I'm working on installing KVM on an ubuntu 8.04 desktop computer as an alternative to VirtualBox 3.0.x which is a little flaky in day-to-day work, but still usable. I guess I'm mostly just seeking out best-of-breed.

I was alarmed to read this on Ubuntu Community Documentation on KVM : The use case targeted when KVM was moved into main is "server virtualization". This means that even though KVM can be used to serve other purposes, it has been designed to be run on Ubuntu Server Edition to host non-graphical server operating systems. If you are looking for software to serve graphically-based virtual machines, VirtualBox, Parallels Workstation (or Parallels Desktop for Mac), or VMware Player/Server are more suitable alternatives.

If that information is correct, I would be better off sticking with VirtualBox 3.0.x which should (TM) be more stable as Sun nail the new version bugs.
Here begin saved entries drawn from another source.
<file path="config.mk">
export PLATFORM = sky130hd
export DESIGN_NAME = xmodem_checksum_sender_top
export DESIGN_NICKNAME = d
export VERILOG_FILES = /design/src/hdl/xcs_pkg.sv /design/src/hdl/xcs_engine.sv /design/src/hdl/xmodem_checksum_sender_top.sv
export SDC_FILE = /design/constraint.sdc
export NUM_CORES = 1
export LEC_CHECK = 0
export BUFFER_PORTS_ARGS = -buffer_cell sky130_fd_sc_hd__buf_2
export CORE_MARGIN = 2
export CORE_UTILIZATION = 60
export DETAILED_ROUTE_END_ITERATION = 8
export PLACE_DENSITY_LB_ADDON = 0.08
export SLEW_MARGIN = 20
export SYNTH_ARGS = -nofsm -noshare
export SYNTH_HDL_FRONTEND = slang
export SYNTH_HIERARCHICAL = 1
export SYNTH_SLANG_ARGS = --single-unit
</file>
<file path="constraint.sdc">
create_clock -name clk_i -period 5.6 [get_ports clk_i]
set_clock_uncertainty 0.15 [all_clocks]
set_input_delay 0.56 -clock clk_i [delete_from_list [all_inputs] [get_ports clk_i]]
set_output_delay 0.56 -clock clk_i [all_outputs]
set_load 0.01 [all_outputs]
</file>
<file path="src/hdl/xcs_pkg.sv">
// shared types and constants of the xmodem checksum sender
// no dependencies
package xcs_pkg;

  localparam int unsigned BLOCK_BYTES = 128;

  localparam int unsigned ADDR_W = $clog2(BLOCK_BYTES);
  localparam int unsigned FILL_W = $clog2(BLOCK_BYTES + 1);
  localparam int unsigned POS_W  = $clog2(BLOCK_BYTES + 4);

  localparam logic [FILL_W-1:0] FILL_FULL = FILL_W'(BLOCK_BYTES);
  localparam logic [POS_W-1:0]  POS_DATA  = POS_W'(3);
  localparam logic [POS_W-1:0]  POS_LAST  = POS_W'(BLOCK_BYTES + 3);

  localparam logic [1:0] CMD_BEGIN = 2'd0;
  localparam logic [1:0] CMD_FILE  = 2'd1;
  localparam logic [1:0] CMD_REPLY = 2'd2;
  localparam logic [1:0] CMD_READY = 2'd3;

  localparam logic [2:0] ST_BUSY    = 3'd0;
  localparam logic [2:0] ST_STARTED = 3'd1;
  localparam logic [2:0] ST_REFUSED = 3'd2;
  localparam logic [2:0] ST_ABORTED = 3'd3;
  localparam logic [2:0] ST_DONE    = 3'd4;
  localparam logic [2:0] ST_IGNORED = 3'd5;

  localparam logic [7:0] BYTE_NAK = 8'h15;
  localparam logic [7:0] BYTE_SOH = 8'h01;
  localparam logic [7:0] BYTE_EOT = 8'h04;

  localparam logic       CFG_RETRY_LIMIT = 1'b0;
  localparam logic       CFG_START_CODE  = 1'b1;
  localparam logic [3:0] RETRY_LIMIT_RST = 4'd2;
  localparam logic [7:0] START_CODE_RST  = 8'd51;

  typedef struct packed {
    logic [1:0] cmd;
    logic [7:0] file_byte;
    logic       file_end;
    logic [7:0] reply_byte;
  } in_t;

  typedef struct packed {
    logic       tx_valid;
    logic [7:0] tx_byte;
    logic [2:0] status;
    logic [7:0] block_number;
  } out_t;

endpackage

</file>
<file path="src/hdl/xcs_engine.sv">
// sender state, block buffer and per-item result register
// depends on xcs_pkg
module xcs_engine (
  input  logic          clk_i,
  input  logic          rst_ni,
  input  logic          cfg_we_i,
  input  logic          cfg_index_i,
  input  logic [7:0]    cfg_data_i,
  input  logic          step_i,
  input  xcs_pkg::in_t  item_i,
  output xcs_pkg::out_t res_o
);

  localparam logic [2:0] PH_IDLE       = 3'd0;
  localparam logic [2:0] PH_WAIT_START = 3'd1;
  localparam logic [2:0] PH_FILL       = 3'd2;
  localparam logic [2:0] PH_SEND       = 3'd3;
  localparam logic [2:0] PH_WAIT_REPLY = 3'd4;
  localparam logic [2:0] PH_EOT_DONE   = 3'd5;
  localparam logic [2:0] PH_EOT_ABORT  = 3'd6;

  logic [3:0] retry_limit_q;
  logic [7:0] start_code_q;

  logic [2:0]                 phase_q, phase_d;
  logic [xcs_pkg::FILL_W-1:0] fill_q, fill_d, fill_inc;
  logic [7:0]                 sum_q, sum_d;
  logic [7:0]                 blk_q, blk_d;
  logic [3:0]                 resend_q, resend_d;
  logic [xcs_pkg::POS_W-1:0]  pos_q, pos_d, idx;
  logic                       final_q, final_d;

  logic [7:0] mem_q [xcs_pkg::BLOCK_BYTES];
  logic [7:0] rd_data_q;
  logic       wr_en;
  logic       use_mem, use_mem_q;
  logic       tx_valid;
  logic [7:0] tx_byte;
  logic [2:0] status;
  xcs_pkg::out_t res_q;

  always_ff @(posedge clk_i or negedge rst_ni) begin
    if (!rst_ni) begin
      retry_limit_q <= xcs_pkg::RETRY_LIMIT_RST;
      start_code_q  <= xcs_pkg::START_CODE_RST;
    end else if (cfg_we_i) begin
      case (cfg_index_i)
        xcs_pkg::CFG_RETRY_LIMIT: retry_limit_q <= cfg_data_i[3:0];
        xcs_pkg::CFG_START_CODE:  start_code_q  <= cfg_data_i;
        default: ;
      endcase
    end
  end

  assign fill_inc = fill_q + xcs_pkg::FILL_W'(1);
  assign idx      = pos_q - xcs_pkg::POS_DATA;

  always_comb begin
    phase_d  = phase_q;
    fill_d   = fill_q;
    sum_d    = sum_q;
    blk_d    = blk_q;
    resend_d = resend_q;
    pos_d    = pos_q;
    final_d  = final_q;
    wr_en    = 1'b0;
    use_mem  = 1'b0;
    tx_valid = 1'b0;
    tx_byte  = 8'd0;
    status   = xcs_pkg::ST_IGNORED;
    case (item_i.cmd)
      xcs_pkg::CMD_BEGIN: begin
        fill_d   = '0;
        sum_d    = 8'd0;
        pos_d    = '0;
        blk_d    = 8'd1;
        resend_d = 4'd0;
        final_d  = 1'b0;
        phase_d  = PH_WAIT_START;
        tx_valid = 1'b1;
        tx_byte  = start_code_q;
        status   = xcs_pkg::ST_BUSY;
      end
      xcs_pkg::CMD_FILE: begin
        if (phase_q == PH_FILL && fill_q < xcs_pkg::FILL_FULL) begin
          wr_en  = 1'b1;
          fill_d = fill_inc;
          sum_d  = sum_q + item_i.file_byte;
          if (fill_inc == xcs_pkg::FILL_FULL || item_i.file_end) begin
            final_d = item_i.file_end;
            pos_d   = '0;
            phase_d = PH_SEND;
          end
          status = xcs_pkg::ST_BUSY;
        end
      end
      xcs_pkg::CMD_REPLY: begin
        if (phase_q == PH_WAIT_START) begin
          if (item_i.reply_byte == xcs_pkg::BYTE_NAK) begin
            phase_d = PH_FILL;
            status  = xcs_pkg::ST_STARTED;
          end else begin
            phase_d = PH_IDLE;
            status  = xcs_pkg::ST_REFUSED;
          end
        end else if (phase_q == PH_WAIT_REPLY) begin
          if (item_i.reply_byte == xcs_pkg::BYTE_NAK) begin
            if (resend_q < retry_limit_q) begin
              resend_d = resend_q + 4'd1;
              pos_d    = '0;
              phase_d  = PH_SEND;
              status   = xcs_pkg::ST_BUSY;
            end else begin
              phase_d = PH_EOT_ABORT;
              status  = xcs_pkg::ST_ABORTED;
            end
          end else begin
            resend_d = 4'd0;
            blk_d    = blk_q + 8'd1;
            if (final_q) begin
              phase_d = PH_EOT_DONE;
            end else begin
              fill_d  = '0;
              sum_d   = 8'd0;
              pos_d   = '0;
              phase_d = PH_FILL;
            end
            status = xcs_pkg::ST_BUSY;
          end
        end
      end
      xcs_pkg::CMD_READY: begin
        if (phase_q == PH_SEND) begin
          tx_valid = 1'b1;
          status   = xcs_pkg::ST_BUSY;
          if (pos_q == xcs_pkg::POS_W'(0)) begin
            tx_byte = xcs_pkg::BYTE_SOH;
          end else if (pos_q == xcs_pkg::POS_W'(1)) begin
            tx_byte = blk_q;
          end else if (pos_q == xcs_pkg::POS_W'(2)) begin
            tx_byte = ~blk_q;
          end else if (pos_q < xcs_pkg::POS_LAST) begin
            use_mem = idx < xcs_pkg::POS_W'(fill_q);
          end else begin
            tx_byte = sum_q;
          end
          if (pos_q >= xcs_pkg::POS_LAST) begin
            phase_d = PH_WAIT_REPLY;
            pos_d   = '0;
          end else begin
            pos_d = pos_q + xcs_pkg::POS_W'(1);
          end
        end else if (phase_q == PH_EOT_DONE || phase_q == PH_EOT_ABORT) begin
          tx_valid = 1'b1;
          tx_byte  = xcs_pkg::BYTE_EOT;
          status   = (phase_q == PH_EOT_ABORT) ? xcs_pkg::ST_ABORTED : xcs_pkg::ST_DONE;
          phase_d  = PH_IDLE;
        end
      end
      default: ;
    endcase
  end

  always_ff @(posedge clk_i or negedge rst_ni) begin
    if (!rst_ni) begin
      phase_q   <= PH_IDLE;
      fill_q    <= '0;
      sum_q     <= 8'd0;
      blk_q     <= 8'd1;
      resend_q  <= 4'd0;
      pos_q     <= '0;
      final_q   <= 1'b0;
      use_mem_q <= 1'b0;
    end else if (step_i) begin
      phase_q   <= phase_d;
      fill_q    <= fill_d;
      sum_q     <= sum_d;
      blk_q     <= blk_d;
      resend_q  <= resend_d;
      pos_q     <= pos_d;
      final_q   <= final_d;
      use_mem_q <= use_mem;
    end
  end

  always_ff @(posedge clk_i) begin
    if (step_i) begin
      rd_data_q <= mem_q[idx[xcs_pkg::ADDR_W-1:0]];
      if (wr_en) begin
        mem_q[fill_q[xcs_pkg::ADDR_W-1:0]] <= item_i.file_byte;
      end
      res_q.tx_valid     <= tx_valid;
      res_q.tx_byte      <= tx_byte;
      res_q.status       <= status;
      res_q.block_number <= blk_d;
    end
  end

  always_comb begin
    res_o = res_q;
    if (use_mem_q) begin
      res_o.tx_byte = rd_data_q;
    end
  end

endmodule

</file>
<file path="src/hdl/xmodem_checksum_sender_top.sv">
// xmodem checksum sender top level: handshake registers around xcs_engine
// depends on xcs_pkg and xcs_engine
//
// One result per input transfer. An accepted item sits in the input register,
// is processed from there while the block buffer is read, and its result
// appears in the output register. One item per cycle is sustained when the
// output side does not stall. The 128-byte block buffer has one write and one
// registered read port, so the data byte of a frame arrives together with the
// rest of its result.
// Configuration writes are taken at any cycle with cfg_we_i high and must be
// made while the block is idle.
module xmodem_checksum_sender_top (
  input  logic          clk_i,
  input  logic          rst_ni,
  input  logic          in_valid_i,
  output logic          in_stall_o,
  input  xcs_pkg::in_t  in_data_i,
  output logic          out_valid_o,
  input  logic          out_stall_i,
  output xcs_pkg::out_t out_data_o,
  input  logic          cfg_we_i,
  input  logic          cfg_index_i,
  input  logic [7:0]    cfg_data_i
);

  logic         in_valid_q, in_valid_d;
  xcs_pkg::in_t in_q;
  logic         out_valid_q, out_valid_d;
  logic         step;
  logic         in_accept;

  assign step       = in_valid_q && (!out_valid_q || !out_stall_i);
  assign in_stall_o = in_valid_q && !step;
  assign in_accept  = in_valid_i && !in_stall_o;

  assign in_valid_d  = in_accept || (in_valid_q && !step);
  assign out_valid_d = step || (out_valid_q && out_stall_i);

  always_ff @(posedge clk_i or negedge rst_ni) begin
    if (!rst_ni) begin
      in_valid_q  <= 1'b0;
      out_valid_q <= 1'b0;
    end else begin
      in_valid_q  <= in_valid_d;
      out_valid_q <= out_valid_d;
    end
  end

  always_ff @(posedge clk_i) begin
    if (in_accept) begin
      in_q <= in_data_i;
    end
  end

  xcs_engine u_engine (
    .clk_i       (clk_i),
    .rst_ni      (rst_ni),
    .cfg_we_i    (cfg_we_i),
    .cfg_index_i (cfg_index_i),
    .cfg_data_i  (cfg_data_i),
    .step_i      (step),
    .item_i      (in_q),
    .res_o       (out_data_o)
  );

  assign out_valid_o = out_valid_q;

endmodule

</file>
## Word level (Yosys, flattened, before mapping)

Memory sizes are Yosys's and may differ from the RTL's. A register that Yosys moved wholly into a read port is not among the register bits.
Cells that the tools add are included.

- Input port bits: 33
- Output and inout bits: 22
- Flip-flop bits (word level): 94
- Logic and storage cells: 158
- Memories kept: 1
- Memory bits (writable): 1,024

Memory list:

| memory | words | bits a word | read ports | clocked after memory_dff | wr ports | line | text |
|---|---|---|---|---|---|---|---|
| u_engine.mem_q | 128 | 8 | 1 | 1 | 1 | xcs_engine.sv:33 | `logic [7:0] mem_q [xcs_pkg::BLOCK_BYTES];` |

- Equality and inequality tests: 25
- Multiplexer cells: 73
- Bitwise gates (word level): 2
- Order comparisons: 5
- Reduce and logical (&&, ||, !) cells: 26
- Add/sub/neg operators: 6

Operators by type and width:

| operator | count |
|---|---|
| 8-bit two-way mux | 23 |
| 3-bit two-way mux | 17 |
| 8-bit one-hot mux with 3 select lines | 2 |
| 8-bit one-hot mux with 2 select lines | 2 |
| 8-bit one-hot mux with 4 select lines | 1 |
| 8-bit by 1-bit adder with 8-bit output, second input constant | 3 |
| 3-bit one-hot mux with 4 select lines | 2 |
| 8-bit less-than comparator, second input constant | 2 |
| 4-bit two-way mux | 4 |
| 1-bit two-way mux | 15 |
| 3-bit == test, second input constant | 3 |
| 3-bit != test, second input constant | 3 |
| 8-bit adder | 1 |
| 8-bit by 1-bit == test with 1-bit output, second input constant | 1 |
| 8-bit by 2-bit == test with 1-bit output, second input constant | 1 |
| 8-bit by 5-bit == test with 1-bit output, second input constant | 1 |
| 8-bit == test, second input constant | 1 |
| 8-bit greater-or-equal comparator, second input constant | 1 |
| 8-bit zero test | 1 |
| 8-bit less-than comparator | 1 |
| 2-bit two-way mux | 4 |
| 2-bit by 1-bit != test with 1-bit output, second input constant | 4 |
| 8-bit NOT | 1 |
| 4-bit one-hot mux with 2 select lines | 1 |
| other kinds (23) | 42 |

## Depth between registers and ports, before layout

Gate-level depths: netlist (run 1).

- Depth in word-level cells: 8
- Depth in mapped cells: 15
- Depth with buffers taken out: 9

## Cells and area by module

Netlist (run 1), hierarchy kept.

By module, submodules not included:

| module | instances | cells an instance | area an instance (um^2) | seq. area each (um^2) |
|---|---|---|---|---|
| xcs_engine | 1 | 2,354 | 44,662.8 | 32,924.1 |
| xmodem_checksum_sender_top | 1 | 27 | 663.1 | 620.6 |

## Least setup slack after synthesis (run 1)

No wires, ideal clock.

- Path kind: input to register
- Start: input out_stall_i
- End: memory u_engine.mem_q[110][0] (enable)
- Cell stages on the path: 7
- Setup slack: 639 ps
- Data required time: 5,080 ps
- Library setup time: 370 ps
- Path buffers: 2
- Data arrival time: 4,441 ps
- Cell sequence: a21boi_0 -> and3_1 -> clkbuf_1 -> nor2b_1 -> nand3_1 -> clkbuf_1 -> nor2_1

- Longest elaborated chain between the ends: 5

RTL lines:

| element | line | text |
|---|---|---|
| start: declaration | xmodem_checksum_sender_top.sv:19 | `input logic out_stall_i,` |
| 1-bit zero test | xmodem_checksum_sender_top.sv:32 | `assign step = in_valid_q && (!out_valid_q \|\| !out_stall_i);` |
| 1-bit logical OR | xmodem_checksum_sender_top.sv:32 |  |
| 1-bit logical AND | xmodem_checksum_sender_top.sv:32 |  |
| 1-bit two-way mux | xcs_engine.sv:187 | `if (step_i) begin` |
| 1-bit two-way mux (not written as such) | xcs_engine.sv:190 | `mem_q[fill_q[xcs_pkg::ADDR_W-1:0]] <= item_i.file_byte;` |
| end: declaration | xcs_engine.sv:33 |  |

No other way between the ends.

## Worst setup path in the final report (run 1)

- Start: register u_engine/pos_q[0] (netlist name)
- End: register u_engine.rd_data_q[4], read port of u_engine.mem_q, data pin

- Longest elaborated chain between the ends: 1

RTL lines:

| element | line | text |
|---|---|---|
| start: declaration | xcs_engine.sv:30 | `logic [xcs_pkg::POS_W-1:0] pos_q, pos_d, idx;` |
| start signal: assignment | xcs_engine.sv:180 | `pos_q <= pos_d;` |
| 8-bit by 2-bit subtractor with 8-bit output | xcs_engine.sv:56 | `assign idx = pos_q - xcs_pkg::POS_DATA;` |
| end: declaration | xcs_engine.sv:34 | `logic [7:0] rd_data_q;` |

No other way between the ends.
A chain may end at the register's enable or synchronous reset.

==> run summary, run 1 <==
Design Power: 0.0210 W
placed inst area: 46600 µm²
post-synthesis net count: 2444
number of CTS-inserted buffers: 113
Crit. Startpoint: u_engine/pos_q[0]$_DFFE_PN0P_
Root Driver: clkbuf_16
Post-synth EDFFs: 1071
WP buf/inv: 2
Clk pin slew, worst setup/hold paths: 0.06 ns
power per cell area: 413 nW/µm²
global-route wire length before repair: 157 mm
CTS H-Tree Depth: 3
Final ANT Viol Nets: 0
Die H: 279 µm
combinational share of power: 17.9%
final hold violations: 0
DRT Pass-1 Iters: 5
Ys Warns: 6
synthesized area per cell: 19.0 µm²
initial antenna violation count: 5
Die ar.: 77800 µm²
# IOs: 55
CP Launch Type: register
ys flop type: edfxtp_1
Crit-path slowest cell: buf_4
clock sink count: 1126
unrepaired setup endpoints after global routing: false
most frequent cells in the layout: edfxtp_1, mux4_2, nor2_1
CTS Buffer Depth: 3
Worst-Margin Slew: 1.12 ns
relative slew slack: 25.1%
post-DP HPWL: 64.4 mm
vias per inst: 6.59
status: complete, no violations
Final Cycle Share: 81.1%
Async SR Flop Fraction: 4.88%
post-CTS sizing: 0
CTS tree: done
P_int: 0.0157 W
Final Net Count: 2551
Fmax: 0.220 GHz
pin count of the biggest net entering global routing: 130
Clk network pwr share: 36.7%
Critical Path End Type: register
diode count: 0
CP Class: register to register
peak supply drop: 0.000330 V
switching share of power: 25.3%
Synth Area in Compound Gates: 3.24%
Post-Synth Simple-Gate Area: 4.68%
Synth-to-Final Area Change: 12.0%
Req. time, crit path: 5.97 ns
CP arrival: 4.91 ns
hold slack: 0.0633 ns
Post-CTS Hold Fix Bufs: 28
Largest stage delay, worst path: 0.81 ns
mux share of post-synthesis cell area: 15.0%
share of cells above drive strength 1: 23.4%
CP max FO: 56
largest family of logic cells by synthesized area: multiplexers
Worst Hold Class: input pin to register
worst hold start: cfg_data_i[0]
XOR/XNOR share of the synthesized area: 0.381%
maxcap violations: 0
Rows: 100
Mapped Cells: 2381
Pleak: 16.1 nW
Avg WL per Cell: 29.8 µm
Final Max Tran Viols: 0
Placer Congestion: 0.866
Remaining Overflow, GRT: 0
Global Route Usage Sum: 27.8%
commonest non-fill, non-tap cell in the layout: edfxtp_1
CP Cell Sequence: ha_1 > xor2_4 > buf_4 > buf_4 > nand2_1 > a32o_1 > nor3_1 > a31oi_1 > a211oi_1
Synth Area in Adders: 0.845%
Yosys cell types: 75
vias in the first global route: 23573
I/O Buffers: 54
core area: 74600 µm²
# setup viols final: 0
sequential area share after synthesis: 74.0%
worst r2r src: u_engine/pos_q[0]$_DFFE_PN0P_
Cell Area, Synth: 45300 µm²
post-route setup TNS: 0 ns
Finished Cell Area: 50800 µm²
DRT Wirelength: 106 mm
sequential share of power: 45.4%
DRT iter0 DRCs: 2771
Die Width: 279 µm
Net Switching: 0.00530 W
fin crit period: 4.54 ns
FF+latch count, synth: 1126
final core occ: 68.1%
CP top delay family: buffers and inverters
# DRC: 0
vias post-DR: 23447
Post-CTS Setup Bufs: 0
initial core utilization: 60.8%
Clk Latency, worst-skew pair: 0.69 ns
Crit path top cell by count: buf_4
[through the flow]
stage / setup WS (ns) / std cells
floorplan: 0.639 / 2381
global placement: 1.09 / 3314
detailed placement: 1.06 / 3314
CTS: 1.03 / 3558
global route: 0.729 / 3558
finish: 1.06 / 3558
[path summary, 6_finish.rpt]
kind,endpoint,slack [ns],cells after the start
hold reg to reg,u_engine/retry_limit_q[0]$_DFFE_PN0P_,0.36,1
hold / removal,u_engine/retry_limit_q[0]$_DFFE_PN0P_,0.06,2
max in group asynchronous,u_engine/pos_q[0]$_DFFE_PN0P_,4.32,3
setup / recovery,u_engine/rd_data_q[4]$_DFFE_PP_,1.06,9
min in group asynchronous,u_engine/blk_q[5]$_DFFE_PN0P_,0.42,3
setup reg to reg,u_engine/rd_data_q[4]$_DFFE_PP_,1.06,9
[state kept, by name, indices dropped and copies added, names as in the netlist, 4 cells and up]
| name | flops |
|---|---|
| in_q | 19 |
| u_engine/mem_q | 1024 |
| u_engine/res_q | 8 |
| u_engine/pos_q | 8 |
| u_engine/sum_q | 8 |
| u_engine/fill_q | 8 |
| u_engine/res_o | 12 |
| u_engine/blk_q | 8 |
| u_engine/rd_data_q | 8 |
| u_engine/resend_q | 4 |
| u_engine/retry_limit_q | 4 |
| u_engine/start_code_q | 8 |
[power groups by stage]
stage | sequential (W) | clock (W) | combinational (W)
finish | 0.00952 | 0.00769 | 0.00376
global route | 0.00954 | 0.00814 | 0.00401
CTS | 0.00952 | 0.00781 | 0.00378
detailed placement | 0.00969 | 0 | 0.00375
global placement | 0.00969 | 0 | 0.00371
floorplan | 0.00964 | 0 | 0.00274
[synthesized netlist by cell type (17+ instances only)]
cell type | n | share of area, %
a21oi_1 | 23 | 0.25
buf_2 | 34 | 0.38
mux2_2 | 19 | 0.47
nor2_1 | 186 | 1.5
edfxtp_1 | 1071 | 71
o21ai_1 | 24 | 0.27
a31oi_1 | 24 | 0.33
o21ai_0 | 23 | 0.25
dfrtp_1 | 49 | 2.7
clkbuf_1 | 62 | 0.51
mux2i_1 | 45 | 0.99
a32oi_1 | 24 | 0.46
inv_1 | 21 | 0.17
mux4_2 | 272 | 14
ha_1 | 29 | 0.80
nand3_1 | 45 | 0.50
buf_4 | 34 | 0.56
nand2_1 | 187 | 1.5
a32o_1 | 17 | 0.38
[area by class of cell]
type,instances,area (µm²)
clock buffers,132,2940
clock inverters,84,901
fillers,4722,23800
inverters,26,97.6
multi-input cells,1084,11000
flip-flops and latches,1126,33500
well taps,969,1210
repair buffers,137,1040
[kinds of logic (layout without fill, tap and decap cells)]
family | after synthesis | count (layout)
multiplexers | 338 | 338
adder cells (fa/ha/maj) | 30 | 30
AND/OR/NAND/NOR | 491 | 491
buffers and inverters | 171 | 379
flip-flops | 1126 | 1126
XOR/XNOR | 18 | 18
AO/OA/AOI/OAI | 207 | 207
[per-layer routing]
metal | wire length, µm | track usage, %
met1 | 42700 | 41.3
met2 | 49600 | 42.4
met3 | 10100 | 5.40
met4 | 3560 | 9.25
met5 | 16 | 0
Note: power is estimated with default switching activity, not from simulation.
==> run 2: changes to the inputs <==
--- a/config.mk
+++ b/config.mk
@@ -7,7 +7,7 @@
 export LEC_CHECK = 0
 export BUFFER_PORTS_ARGS = -buffer_cell sky130_fd_sc_hd__buf_2
 export CORE_MARGIN = 2
-export CORE_UTILIZATION = 60
+export CORE_UTILIZATION = 57
 export DETAILED_ROUTE_END_ITERATION = 8
 export PLACE_DENSITY_LB_ADDON = 0.08
 export SLEW_MARGIN = 20
==> constraint.sdc (replaced) <==
create_clock -name clk_i -period 3.76 [get_ports clk_i]
set_clock_uncertainty 0.15 [all_clocks]
set_input_delay 0.376 -clock clk_i [delete_from_list [all_inputs] [get_ports clk_i]]
set_output_delay 0.376 -clock clk_i [all_outputs]
set_load 0.01 [all_outputs]
==> run 2 against run 1 <==
The run now ends with negative setup slack left. Critical path type unchanged. Sequential share of layout area decreased by 1.4 points. Cell count increased by 5.1%. Setup slack got worse by 1.1 ns. Worst hold slack improved by 0.10 ns.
Maybe I would be better off sticking with VirtualBox anyway. I'm finding it difficult to identify which packages are necessary for a KVM installation (KVM, libvirt, Qemu, virsh, virt-manager, virt-viewer, vmbuilder ... ?), how they work together, what files and file formats are used ...

That's a significant advantage of VirtualBox -- it's a single package and all the essentials are in one place with excellent documentation. And I know my way around it.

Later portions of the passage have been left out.